I’m not going to mention his name, because I’m not sure he’d want that.
He’d been training a long time, and not just Aikido. So long, in fact, that his instructor, a senior American practitioner, once referred to him as sempai.
The day he came I was teaching. We were cubs back then, that day, rolling and tumbling on the mat. Not him, though, as he watched us training, off to the side. He was a wolf.
So one day he’s teaching bokken and I was there. I was arrogant then, and amused, when he walked over to demonstrate.
It’s hard to describe what happened. I doubt he even remembers it. But I do.
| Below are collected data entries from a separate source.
From an optimization exercise on the open Yosys and OpenROAD flow, aimed at small area and a short achievable clock period; shortcuts taken in it are not production practice.
Where RTL was checked, it was by simulation tests only, not by an equivalence proof against the original.
Function not checked in run 2: the RTL went through the layout flow alone.
Power and IR drop assume default switching activity.

[config.mk]
export PLATFORM = sky130hd
export DESIGN_NAME = solution
export DESIGN_NICKNAME = solution
export VERILOG_FILES = /design/flow/design.v
export SDC_FILE = /design/flow/constraint.sdc
export NUM_CORES = 4
export LEC_CHECK = 0
export CAP_MARGIN = 20
export CORE_MARGIN = 2
export CORE_UTILIZATION = 80
export CTS_BUF_LIST = sky130_fd_sc_hd__clkbuf_4 sky130_fd_sc_hd__clkbuf_8
export SLEW_MARGIN = 20
export SYNTH_HIERARCHICAL = 1
export SYNTH_MINIMUM_KEEP_SIZE = 0
# port buffers: the smallest buffer
export BUFFER_PORTS_ARGS = -buffer_cell sky130_fd_sc_hd__buf_1
# one tie cell per constant
export SKIP_REPAIR_TIE_FANOUT = 1
# clock tree: no dummy loads (they only balance the tree's levels)
export CTS_ARGS = -sink_clustering_enable -repair_clock_nets -dont_use_dummy_load -buf_list {sky130_fd_sc_hd__clkbuf_4 sky130_fd_sc_hd__clkbuf_8}
[constraint.sdc]
create_clock -name core_clock -period 100.0 [get_ports {clk}]
set_input_delay 20.0000 -clock core_clock [delete_from_list [all_inputs] [get_ports {clk}]]
set_output_delay 20.0000 -clock core_clock [all_outputs]
set_load 0.01 [all_outputs]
I held my bokken before me, the way I was taught, the blade extending outward, my wrist slightly turned. I projected from my center. It was, I remember thinking, a solid and impenetrable barrier. With time enough and patience, I could almost keep the world at bay.
The cut was immediate, decisive. So quickly did the blade drop, that I had no time to think, to even breathe. As the moment passed, and my breath returned, I felt the tip of his sword resting lightly against my trachea.
Nowadays when I teach bokken, I demonstrate the movements, again the way I was taught. Sometimes, though, I’ll stop, and think back to that day.
“You have to understand,” I tell them, “this happens very fast…”
And then I’ll wait, and look, and see if they understand. And sometimes, as I watch them, I’ll see my younger self: eager to train, quick to answer, and confident.